## Your goal
Transcribe the listing below in full, keeping every line exactly as it is.

___

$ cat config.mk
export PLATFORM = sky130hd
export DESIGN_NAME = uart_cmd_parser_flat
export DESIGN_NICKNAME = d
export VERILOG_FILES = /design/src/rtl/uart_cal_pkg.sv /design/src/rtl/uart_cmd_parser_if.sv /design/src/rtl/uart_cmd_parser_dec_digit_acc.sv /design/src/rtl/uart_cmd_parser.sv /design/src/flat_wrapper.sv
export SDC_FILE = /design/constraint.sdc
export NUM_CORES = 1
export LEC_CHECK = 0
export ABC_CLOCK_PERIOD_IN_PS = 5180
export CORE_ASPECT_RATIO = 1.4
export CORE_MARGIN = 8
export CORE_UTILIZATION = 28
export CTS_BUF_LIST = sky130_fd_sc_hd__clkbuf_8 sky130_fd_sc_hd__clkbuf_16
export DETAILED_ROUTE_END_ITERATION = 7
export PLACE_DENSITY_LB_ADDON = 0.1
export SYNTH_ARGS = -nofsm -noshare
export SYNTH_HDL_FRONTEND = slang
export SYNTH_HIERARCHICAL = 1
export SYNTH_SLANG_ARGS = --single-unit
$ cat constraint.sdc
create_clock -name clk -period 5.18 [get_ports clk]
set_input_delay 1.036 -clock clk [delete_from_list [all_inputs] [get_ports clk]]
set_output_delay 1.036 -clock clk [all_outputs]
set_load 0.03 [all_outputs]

___

## Exercise response
$ cat config.mk
export PLATFORM = sky130hd
export DESIGN_NAME = uart_cmd_parser_flat
export DESIGN_NICKNAME = d
export VERILOG_FILES = /design/src/rtl/uart_cal_pkg.sv /design/src/rtl/uart_cmd_parser_if.sv /design/src/rtl/uart_cmd_parser_dec_digit_acc.sv /design/src/rtl/uart_cmd_parser.sv /design/src/flat_wrapper.sv
export SDC_FILE = /design/constraint.sdc
export NUM_CORES = 1
export LEC_CHECK = 0
export ABC_CLOCK_PERIOD_IN_PS = 5180
export CORE_ASPECT_RATIO = 1.4
export CORE_MARGIN = 8
export CORE_UTILIZATION = 28
export CTS_BUF_LIST = sky130_fd_sc_hd__clkbuf_8 sky130_fd_sc_hd__clkbuf_16
export DETAILED_ROUTE_END_ITERATION = 7
export PLACE_DENSITY_LB_ADDON = 0.1
export SYNTH_ARGS = -nofsm -noshare
export SYNTH_HDL_FRONTEND = slang
export SYNTH_HIERARCHICAL = 1
export SYNTH_SLANG_ARGS = --single-unit
$ cat constraint.sdc
create_clock -name clk -period 5.18 [get_ports clk]
set_input_delay 1.036 -clock clk [delete_from_list [all_inputs] [get_ports clk]]
set_output_delay 1.036 -clock clk [all_outputs]
set_load 0.03 [all_outputs]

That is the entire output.